Figure 6: The topology of the tetrahelical structure adopted by VK1.

The guanine bases are coloured in blue, adenine in red and cytosine in orange. Hydrogen bonds are shown as dotted lines. (a) The entire topology with a shown C₂ axis of symmetry. (b) NOE connectivities of G1-G3, G2-G2, G3-G1 and A4-G15 base pairs. (c) NOE connectivities between A4-G15, G5-C14, C6-G13 and G7-A12 base pairs. (d) NOE connectivities of G9-G11, G10-G10, G11-G9, G7-A12 base pairs and two A8 residues. The green arrows connect protons with a NOE cross-peak between non-sequential residues. The green asterisks highlight the G13 H1 and A8 H8 protons that exhibit intermolecular NOE cross-peaks. The black lines represent NOE cross-peaks between sequential residues. Intra-residue NOE connectivities and NOE cross-peaks between G-C and A-G base pairs are omitted for clarity.

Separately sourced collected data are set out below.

What follows belongs to an exercise in optimizing a design on an open flow for small area and a short achievable clock period; a production flow would make more cautious choices. At most, simulation tests tie the RTL to the original design; equivalence was not proved. Power is estimated from default activity; no workload was simulated.

==> wip/cedar <==
## fir_sym_top
module fir_sym_top (
  input  logic                 clk,
  input  logic                 rst_n,
  input  logic                 in_valid,
  input  fir_pkg::sample_t     in_data,
  input  logic                 coef_wr,
  input  fir_pkg::coef_addr_t  coef_addr,
  input  fir_pkg::coef_t       coef_data,
  output logic                 out_valid,
  output fir_pkg::acc_t        out_data
);
clock: 9.0 ns
lec_check: 0
cap_margin: 50
core_margin: 2
core_utilization: 55
place_density: 0.72
slew_margin: 70
synth_hierarchical: 1
run.sh (not shown) runs the stock make flow with config.mk's settings and CLKGATE_MAP_FILE= SYNTH_SCRIPT=/design/flow/synth_recipe.tcl, a recipe that flattens the netlist after the stock synthesis.
==> wip/lagoon (differences from wip/cedar) <==
==> flow/flow/run.sh (new file) <==
#!/bin/bash
# The standard layout (standard.sh: the standard synthesis, then ORFS from
# floorplan to finish) with two changes passed to make:
#  - the input and output ports get sky130_fd_sc_hd__buf_2 buffers instead
#    of the cell buffer_ports picks by itself (a clkdlybuf4s50_1 delay
#    cell); every port still gets one;
#  - timing repair aims for 3.4 ns (setup margin 5.6 ns at the 9 ns clock)
#    instead of stopping once the 9 ns clock is met.
# Everything else, including the clock period and constraints, is the
# standard flow's. The full make output is in standard.log.
set -euo pipefail
bash standard.sh "BUFFER_PORTS_ARGS=-buffer_cell sky130_fd_sc_hd__buf_2" \
  SETUP_SLACK_MARGIN=5.6 finish > standard.log 2>&1
==> flow/standard.sh (new file) <==
#!/bin/bash
# synth_recipe.tcl (not shown) runs the flow's synth.tcl, then flattens the netlist and writes it again
# the make line also repeats each setting of config.mk as NAME=value (left out here)
make -C /OpenROAD-flow-scripts/flow DESIGN_CONFIG=/design/flow/config.mk WORK_HOME=/design/flow/orfs CLKGATE_MAP_FILE= SYNTH_SCRIPT=/design/flow/synth_recipe.tcl "${@:-finish}"
Settings changed: CAP_MARGIN 50 to 30, CTS_CLUSTER_DIAMETER from default to 100, CTS_CLUSTER_SIZE from default to 22, SLEW_MARGIN 70 to 45.
removed: flow/run.sh
==> run summary <==
Wire length: wip/cedar is higher than wip/lagoon (4.9%).
Against wip/cedar, the fmax of wip/lagoon is higher by 12%.
Sequential power: wip/cedar is larger than wip/lagoon (about 1%).
Against wip/cedar, the hold slack of wip/lagoon is higher by 0.0041 ns.
In wip/cedar the core utilization is higher than in wip/lagoon, by 2.4 points.
In synthesized area, wip/cedar and wip/lagoon do not differ.
In wip/cedar the global-route usage is higher than in wip/lagoon, by 2.5 points.
Count of clock-buffer cells in the layout: wip/lagoon is lower than wip/cedar (120).

* * *

==> job 6975: inputs <==
Another version of the RTL of fir_sym_top (not shown whole).
clock: 9.0 ns
lec_check: 0
cap_margin: 50
core_margin: 2
core_utilization: 55
place_density: 0.72
slew_margin: 70
synth_hierarchical: 1
standard.sh (not shown) runs the stock make flow with config.mk's settings and CLKGATE_MAP_FILE= SYNTH_SCRIPT=/design/flow/synth_recipe.tcl, a recipe that flattens the netlist after the stock synthesis.
==> flow/flow/run.sh <==
#!/bin/bash
# The standard layout (standard.sh: the standard synthesis, then ORFS from
# floorplan to finish) with two changes passed to make:
#  - the input and output ports get sky130_fd_sc_hd__buf_2 buffers instead
#    of the cell buffer_ports picks by itself (a clkdlybuf4s50_1 delay
#    cell); every port still gets one;
#  - timing repair aims for 3.1 ns (setup margin 5.9 ns at the 9 ns clock)
#    instead of stopping once the 9 ns clock is met.
# Everything else, including the clock period and constraints, is the
# standard flow's. The full make output is in standard.log.
set -euo pipefail
bash standard.sh "BUFFER_PORTS_ARGS=-buffer_cell sky130_fd_sc_hd__buf_2" \
  SETUP_SLACK_MARGIN=5.9 finish > standard.log 2>&1
==> inputs of job 3060, as changes to job 6975 <==
--- a/flow/config.mk
+++ b/flow/config.mk
@@ -8,6 +8,8 @@
 export CAP_MARGIN = 50
 export CORE_MARGIN = 2
 export CORE_UTILIZATION = 55
+export CTS_CLUSTER_DIAMETER = 90
+export CTS_CLUSTER_SIZE = 18
 export PLACE_DENSITY = 0.72
 export SLEW_MARGIN = 70
 export SYNTH_HIERARCHICAL = 1
==> results_dict.tcl <==
set metrics [dict create \
    outcome "finished clean" \
    drt-vias-per-instance 7.24 \
    area_occupied_by_registers_um2 29700 \
    sh_seq_area_pct 26.9 \
    dr_wl_met2_um 162000 \
    global_route.usage.met2_pct 61.6 \
    cts.clk_slew.worst_paths_ns 0.07 \
    areaGrowthSynthToFinish_pct 13.9 \
]
(the above is from job 6975)
==> results_dict.tcl <==
set metrics [dict create \
    outcome "finished clean" \
    drt-vias-per-instance 7.28 \
    cts.clk_slew.worst_paths_ns 0.08 \
    area_occupied_by_registers_um2 29700 \
    areaGrowthSynthToFinish_pct 11.4 \
    dr_wl_met2_um 162000 \
    global_route.usage.met2_pct 61.1 \
]
(the above is from job 3060)
Function was not checked in any run of this note: the RTL went through the layout flow alone.
This is an optimization exercise on Yosys and OpenROAD, whose aim is small area, a short achievable clock period and few clock cycles per item, not a production implementation.
Only simulation tests tie the RTL to the original design; equivalence was not proved.

Design pulse_shape_fir, start of the top module:
module pulse_shape_fir #(
    parameter int NTAPS = fir_pkg::NTAPS,
    parameter int DW    = fir_pkg::DW,
    parameter int ACCW  = fir_pkg::ACCW
) (
    input  logic                    clk,
    input  logic                    reset_n,
    input  logic [DW-1:0]           sample_in,
    input  logic                    sample_valid,
    output logic                    ready,
    output logic [fir_pkg::CAW-1:0] coef_addr,
    input  logic [DW-1:0]           coef_in,
    output logic [DW-1:0]           y_out,
    output logic                    y_valid,
    output logic                    sample_drop
);
Size: roughly 11000 cells after synthesis.
Settings: LEC_CHECK=0, CAP_MARGIN=35, CORE_MARGIN=2, CORE_UTILIZATION=66, PLACE_DENSITY=0.76, SLEW_MARGIN=40, SYNTH_HIERARCHICAL=1; clock period 12.5 ns.
standard.sh (not shown) runs the stock make flow with config.mk's settings and CLKGATE_MAP_FILE= SYNTH_SCRIPT=/design/flow/synth_recipe.tcl, a recipe that flattens the netlist after the stock synthesis.
==> flow/flow/run.sh <==
#!/bin/bash
set -uo pipefail
source flow/knobs.sh
sed 's/yosys synth -nofsm -noshare/yosys synth -nofsm -noshare -noabc/' synth_recipe.tcl > my_synth.tcl
bash standard.sh SYNTH_SCRIPT=$PWD/my_synth.tcl SETUP_SLACK_MARGIN=$REPAIR_MARGIN_NS TNS_END_PERCENT=$TNS_PCT \
  MATCH_CELL_FOOTPRINT=0 MAX_REPAIR_ANTENNAS_ITER_DRT=$ANT_ITERS MAX_REPAIR_ANTENNAS_ITER_GRT=$ANT_ITERS "BUFFER_PORTS_ARGS=-buffer_cell $PORT_BUF" finish > flow_make.log 2>&1
rc=$?
tail -30 flow_make.log
exit $rc
==> flow/flow/knobs.sh <==
REPAIR_MARGIN_NS=8.8
TNS_PCT=100
PORT_BUF=sky130_fd_sc_hd__buf_4
ANT_ITERS=15
Testbench counts at the start, summed over its fixed seeds: cycles 5,720, items 960.
==> next run, changes <==
--- a/flow/config.mk
+++ b/flow/config.mk
@@ -8 +8 @@
-export CAP_MARGIN = 35
+export CAP_MARGIN = 30
@@ -10,3 +10,4 @@
-export CORE_UTILIZATION = 66
-export PLACE_DENSITY = 0.76
-export SLEW_MARGIN = 40
+export CORE_UTILIZATION = 58
+export CTS_CLUSTER_SIZE = 24
+export PLACE_DENSITY = 0.7
+export SLEW_MARGIN = 35
Global-route usage goes down by 7.6 points.
Setup slack is worse by 0.080 ns.
Cell area grows slightly.
Sequential share of layout area goes down by 0.11 points.
Final cell count grows by a few percent.
Non-clock buffer count fell by 1.
Register-to-register slack loses 0.05 ns.
First-iteration DRC count went down by a little under a tenth.
Clock skew is higher by 0.021 ns.

## 08-23
pulse_shape_fir, a different RTL version from the one above (not shown whole).
Size in the first run: ~13,000 cells after synthesis, about 2,400 flip-flops, about 61 I/O pins.
==> flow/design.v (excerpt) <==
module pulse_shape_fir #(
    parameter int NTAPS = fir_pkg::NTAPS,
    parameter int DW    = fir_pkg::DW,
    parameter int ACCW  = fir_pkg::ACCW
) (
    input  logic                    clk,
    input  logic                    reset_n,
    input  logic [DW-1:0]           sample_in,
    input  logic                    sample_valid,
    output logic                    ready,
    output logic [fir_pkg::CAW-1:0] coef_addr,
    input  logic [DW-1:0]           coef_in,
    output logic [DW-1:0]           y_out,
    output logic                    y_valid,
    output logic                    sample_drop
);
Settings: LEC_CHECK=0, CAP_MARGIN=20, CORE_MARGIN=2, CORE_UTILIZATION=40, PLACE_DENSITY=0.6, SLEW_MARGIN=20, SYNTH_HIERARCHICAL=1; clock period 12.5 ns.
run.sh (not shown) runs the stock make flow with config.mk's settings and CLKGATE_MAP_FILE= SYNTH_SCRIPT=/design/flow/synth_recipe.tcl, a recipe that flattens the netlist after the stock synthesis.
Stock flow here: none of the scripts above is used.
No crash in 08-23: every stage finished, but the layout fails its final checks due to antenna rules.
Testbench counts of 08-23, summed over its fixed seeds: cycles 5,704, items 960.
--- input diff 08-23..06-12 ---
==> flow/flow/run.sh (new file) <==
#!/bin/bash
set -uo pipefail
source flow/knobs.sh
sed 's/yosys synth -nofsm -noshare/yosys synth -nofsm -noshare -noabc/' synth_recipe.tcl > my_synth.tcl
bash standard.sh SYNTH_SCRIPT=$PWD/my_synth.tcl SETUP_SLACK_MARGIN=$REPAIR_MARGIN_NS TNS_END_PERCENT=$TNS_PCT finish > flow_make.log 2>&1
rc=$?
tail -30 flow_make.log
exit $rc
==> flow/flow/knobs.sh (new file) <==
REPAIR_MARGIN_NS=8.0
TNS_PCT=20
==> flow/standard.sh (new file) <==
#!/bin/bash
# synth_recipe.tcl (not shown) runs the flow's synth.tcl, then flattens the netlist and writes it again
# the make line also repeats each setting of config.mk as NAME=value (left out here)
make -C /OpenROAD-flow-scripts/flow DESIGN_CONFIG=/design/flow/config.mk WORK_HOME=/design/flow/orfs CLKGATE_MAP_FILE= SYNTH_SCRIPT=/design/flow/synth_recipe.tcl "${@:-finish}"
removed: flow/run.sh
Results
[flow] 06-12 | stages: complete | final checks: fail | reason: antenna rules. Per the comparison of 06-12 with 08-23, critical path depth dropped 8, worst hold slack across all endpoints climbed 0.041 ns. 06-12 against 08-23: wire length reported by the detailed router decreased by 12,000 microns relative to the old numbers; area growth from synthesis to layout higher; initial core utilization closely matched the old numbers; sequential share of cell area climbed 1.9 points. Sort 06-12 and 08-23 by share of the cycle needed by the critical path after routing desc -> top: 08-23. In the flow results for 06-12 and 08-23, the final critical path time including I/O delays and setup is larger on 08-23. 08-23 vs 06-12, leading cell type in the layout, fill and taps excluded: inv_1 vs dfxtp_1.

Another version of the RTL of pulse_shape_fir (not shown whole).
Size in the first run: about 11000 cells after synthesis, ~61 I/O pins, about 140000 um2 of cells after synthesis.
Design pulse_shape_fir, start of the top module:
module pulse_shape_fir #(
    parameter int NTAPS = fir_pkg::NTAPS,
    parameter int DW    = fir_pkg::DW,
    parameter int ACCW  = fir_pkg::ACCW
) (
    input  logic                    clk,
    input  logic                    reset_n,
    input  logic [DW-1:0]           sample_in,
    input  logic                    sample_valid,
    output logic                    ready,
    output logic [fir_pkg::CAW-1:0] coef_addr,
    input  logic [DW-1:0]           coef_in,
    output logic [DW-1:0]           y_out,
    output logic                    y_valid,
    output logic                    sample_drop
);
export LEC_CHECK = 0
export CAP_MARGIN = 35
export CORE_MARGIN = 2
export CORE_UTILIZATION = 70
export PLACE_DENSITY = 0.8
export SLEW_MARGIN = 40
export SYNTH_HIERARCHICAL = 1
create_clock -name core_clock -period 12.5 [get_ports {clk}]
standard.sh (not shown) runs the stock make flow with config.mk's settings and CLKGATE_MAP_FILE= SYNTH_SCRIPT=/design/flow/synth_recipe.tcl, a recipe that flattens the netlist after the stock synthesis.
==> flow/flow/run.sh <==
#!/bin/bash
set -uo pipefail
source flow/knobs.sh
sed 's/yosys synth -nofsm -noshare/yosys synth -nofsm -noshare -noabc/' synth_recipe.tcl > my_synth.tcl
bash standard.sh SYNTH_SCRIPT=$PWD/my_synth.tcl SETUP_SLACK_MARGIN=$REPAIR_MARGIN_NS TNS_END_PERCENT=$TNS_PCT \
  MATCH_CELL_FOOTPRINT=0 MAX_REPAIR_ANTENNAS_ITER_DRT=$ANT_ITERS MAX_REPAIR_ANTENNAS_ITER_GRT=$ANT_ITERS "BUFFER_PORTS_ARGS=-buffer_cell $PORT_BUF" finish > flow_make.log 2>&1
rc=$?
tail -30 flow_make.log
exit $rc
==> flow/flow/knobs.sh <==
REPAIR_MARGIN_NS=8.8
TNS_PCT=100
PORT_BUF=sky130_fd_sc_hd__buf_4
ANT_ITERS=15
Testbench counts at the start, summed over its fixed seeds: cycles 5,720, items 960.
Then changed:
CAP_MARGIN = 30   (was 35)
CORE_UTILIZATION = 58   (was 70)
CTS_BUF_LIST = sky130_fd_sc_hd__clkbuf_8   (was default)
PLACE_DENSITY = 0.7   (was 0.8)
SLEW_MARGIN = 35   (was 40)
=> Non-clock buffer count rises by 23. Sequential share of layout area stays flat. Routed wire length hardly moves. Design area barely changes. Clock skew came out higher by 0.046 ns. Core utilization came out lower by 13 points. Cell count increases by 5.5%. Worst setup slack is worse by 0.26 ns. Sequential cell count stays the same. Die area came out higher by 20%.
Then changed:
CAP_MARGIN = 35   (was 30)
CORE_UTILIZATION = 66   (was 58)
CTS_BUF_LIST = default   (was sky130_fd_sc_hd__clkbuf_8)
PLACE_DENSITY = 0.76   (was 0.7)
SLEW_MARGIN = 40   (was 35)
- The changed run went through all stages and came out clean
- cell area shrinks slightly
- maximum frequency grows by a few percent
- wire length shrinks slightly
- sequential share of layout area grows by 0.12 points
- synthesized area does not change
- synthesized cell count is unchanged
- first-iteration DRC count grows by roughly a tenth
- core utilization grows by 8.2 points
Then changed:
CAP_MARGIN = 30   (was 35)
CORE_UTILIZATION = 58   (was 66)
PLACE_DENSITY = 0.7   (was 0.76)
SLEW_MARGIN = 35   (was 40)
After rerunning: Wire length came out higher by 1.2%. Count of clock-buffer cells in the layout shrinks by 13. Worst setup slack degrades by 0.014 ns.

## port drivers added, routing unchanged
In the flow no input, the clock included, has a driving cell. The finished layouts below were timed again as built, in two steps. Step 1, drivers: a clkbuf_16 drives clk and a buf_2 each remaining input, both assumed. Step 2 also shifts input and output timing later by t, the mid clock arrival at the registers, as if the neighbouring blocks saw the same clock. a / b / c = ideal ports / drivers / drivers and shift; a / b = the first two.
run | shift t [ns] | setup WS [ns] | worst register clock-pin slew, ns
the first run of note 1 | 0.979 | 8.571 / 8.478 / 8.445 | 0.08 / 0.08
the second run of note 1 | 1.036 | 8.490 / 8.396 / 8.445 | 0.07 / 0.07
08-23 | 1.016 | 7.718 / 7.804 / 6.798 | 0.07 / 0.07
06-12 | 1.033 | 8.010 / 7.901 / 7.167 | 0.07 / 0.07
the first run of note 3 | 0.998 | 8.551 / 8.445 / 8.335 | 0.07 / 0.07
the second run of note 3 | 1.192 | 8.291 / 8.193 / 8.096 | 0.07 / 0.07
the third run of note 3 | 1.028 | 8.482 / 8.386 / 8.466 | 0.07 / 0.07
the fourth run of note 3 | 0.996 | 8.468 / 8.361 / 8.151 | 0.07 / 0.07
For 08-23, which loses most, drivers alone change the setup slack by +0.086 ns; drivers and shift together by -0.920 ns.
From an optimization exercise on the open Yosys and OpenROAD flow, aimed at small area and few clock cycles; shortcuts taken in it are not production practice. At most, simulation tests tie the RTL to the original design; equivalence was not proved.

==> inputs of run C <==
## weight_update_engine
module weight_update_engine #(
  parameter int unsigned DATA_W = 16,
  parameter int unsigned FRAC_W = 8,
  parameter int unsigned LANES  = 4,
  parameter int unsigned DEPTH  = 64
) (
  input  logic                    i_clk,
  input  logic                    i_rst,
  input  logic                    i_start,
  input  logic                    i_mode,
  input  logic [DATA_W-1:0]       i_lr,
  input  logic                    i_in_valid,
  output logic                    o_in_ready,
  input  logic [LANES*DATA_W-1:0] i_w_old,
  input  logic [LANES*DATA_W-1:0] i_delta,
  output logic                    o_out_valid,
  input  logic                    i_out_ready,
  output logic [LANES*DATA_W-1:0] o_w_new,
  output logic                    o_busy,
  output logic                    o_done
);
  localparam int unsigned BEATS = DEPTH / LANES;
  localparam int unsigned CNT_W = $clog2(BEATS);
  logic                    r_busy;
  logic [CNT_W-1:0]        r_cnt;       
  logic [DATA_W-1:0]       r_lr;
  logic                    r_valid;
  logic [LANES*DATA_W-1:0] r_w_new;
  logic [LANES*DATA_W-1:0] w_w_new;
  logic w_in_fire;
  logic w_out_fire;
  logic w_cnt_last;
  logic w_last;
  assign w_cnt_last  = (r_cnt == CNT_W'(BEATS - 1));
  assign o_busy      = r_busy;
  assign o_in_ready  = r_busy && (!r_valid || (i_out_ready && !w_cnt_last));
  assign w_in_fire   = i_in_valid && o_in_ready;
  assign w_out_fire  = r_valid && i_out_ready;
  assign w_last      = w_out_fire && w_cnt_last;
  assign o_out_valid = r_valid;
  assign o_w_new     = r_w_new;
  assign o_done      = w_last;
  always_ff @(posedge i_clk) begin
    if (i_rst) begin
      r_busy <= 1'b0;
    end else if (!r_busy) begin
      r_busy <= i_start;
    end else if (w_last) begin
      r_busy <= 1'b0;
    end
  end
  always_ff @(posedge i_clk) begin
    if (i_rst) begin
      r_valid <= 1'b0;
    end else if (!r_valid || i_out_ready) begin
      r_valid <= w_in_fire;
    end
  ...
==> module weight_update_engine, before the edit <==
module weight_update_engine #(
  parameter int unsigned DATA_W = 16,
  parameter int unsigned FRAC_W = 8,
  parameter int unsigned LANES  = 4,
  parameter int unsigned DEPTH  = 64
) (
  input  logic                    i_clk,
  input  logic                    i_rst,
  input  logic                    i_start,
  input  logic                    i_mode,
  input  logic [DATA_W-1:0]       i_lr,
  input  logic                    i_in_valid,
  output logic                    o_in_ready,
  input  logic [LANES*DATA_W-1:0] i_w_old,
  input  logic [LANES*DATA_W-1:0] i_delta,
  output logic                    o_out_valid,
  input  logic                    i_out_ready,
  output logic [LANES*DATA_W-1:0] o_w_new,
  output logic                    o_busy,
  output logic                    o_done
);
  localparam int unsigned BEATS = DEPTH / LANES;
  localparam int unsigned CNT_W = $clog2(BEATS);
  logic                    r_busy;
  logic [CNT_W-1:0]        r_cnt;       
  logic [DATA_W-1:0]       r_lr;
  logic                    r_valid;
  logic [LANES*DATA_W-1:0] r_w_new;
  logic [LANES*DATA_W-1:0] w_w_new;
  logic w_in_fire;
  logic w_out_fire;
  logic w_cnt_last;
  logic w_last;
  assign w_cnt_last  = (r_cnt == CNT_W'(BEATS - 1));
  assign o_busy      = r_busy;
  assign o_in_ready  = r_busy && (!r_valid || (i_out_ready && !w_cnt_last));
  assign w_in_fire   = i_in_valid && o_in_ready;
  assign w_out_fire  = r_valid && i_out_ready;
  assign w_last      = w_out_fire && w_cnt_last;
  assign o_out_valid = r_valid;
  assign o_w_new     = r_w_new;
  assign o_done      = w_last;
  always_ff @(posedge i_clk) begin
    if (i_rst) begin
      r_busy <= 1'b0;
    end else if (!r_busy) begin
      r_busy <= i_start;
    end else if (w_last) begin
      r_busy <= 1'b0;
    end
  end
  always_ff @(posedge i_clk) begin
    if (i_rst) begin
      r_valid <= 1'b0;
    end else if (!r_valid || i_out_ready) begin
      r_valid <= w_in_fire;
    end
  end
  always_ff @(posedge i_clk) begin
    if (w_in_fire) r_w_new <= w_w_new;
  end
  always_ff @(posedge i_clk) begin
    if (!r_busy) begin
      r_cnt <= '0;
      r_lr  <= i_mode ? i_lr : {{(DATA_W-FRAC_W){1'b1}}, {FRAC_W{1'b0}}};
    end else if (w_out_fire) begin
      r_cnt <= r_cnt + CNT_W'(1);
    end
  end
  logic [7:0] w_neg, w_one, w_two;
  logic [16:0] w_lrx;
  assign w_lrx = {r_lr, 1'b0};
  always_comb begin
    for (int k = 0; k < 8; k++) begin
      w_neg[k] = !w_lrx[2*k+2] && (w_lrx[2*k+1] || w_lrx[2*k]);
      w_one[k] = w_lrx[2*k+1] ^ w_lrx[2*k];
      w_two[k] = (w_lrx[2*k+2] && !w_lrx[2*k+1] && !w_lrx[2*k])
              || (!w_lrx[2*k+2] && w_lrx[2*k+1] && w_lrx[2*k]);
    end
  end
  for (genvar g = 0; g < LANES; g++) begin : g_lane
    wue_lane u_lane (
      .d   (i_delta[g*DATA_W +: DATA_W]),
      .w   (i_w_old[g*DATA_W +: DATA_W]),
      .neg (w_neg),
      .one (w_one),
      .two (w_two),
      .r   (w_w_new[g*DATA_W +: DATA_W])
    );
  end
endmodule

The intermolecular NOE contacts gathered from the ¹⁵N-edited, ¹⁵N,¹³C-filtered NOESY spectrum together with NOE interactions from the ¹H–¹H NOESY spectrum enabled us to build a symmetric VK1 topology consistent with all inter- and intrastrand distances. In the VK1 topology, each of the four strands is surrounded by two neighbouring strands that are oriented in an antiparallel manner. The orientation of the four strands in the bimolecular topology is in full agreement with a C₂ axis of symmetry running through the core of the structure. G1-G3, G2-G2 and G3-G1 interstrand base pairs stabilize two loops each containing the 5′ ends of two VK1 molecules (Fig. 6b). The two loops in edgewise orientation place the two G3-G1 base pairs close to two A4-G15 base pairs. G3 residues exhibit NOE contacts with both G15 residues. Two sets of intermolecular A4-G15, G5-C14, C6-G13 and G7-A12 base pairs comprise the symmetric core of the structure, which is well defined by ample NOE cross-peaks (Fig. 6c). The imino–imino walk along H1 protons of G residues involved in G-A and G-C base pairs confirms the intermolecular nature of G15·A4, G5-C14, G13-C6 and G7-A12 base pairs and shows that the base pairs are involved in efficient stacking interactions.

Two loops formed by the central residues of VK1 adopt edgewise orientations and are stabilized by G9-G11, G10-G10 and G11-G9 intermolecular base pairs (Fig. 6d). From the NOE contacts between H1 of G7 from one molecule and H1′, H2′, H2″ and H8 protons of G11 from the other molecule, and vice versa, we can conclude that G7 residue is very close and possibly even stacked on G11 from the other molecule.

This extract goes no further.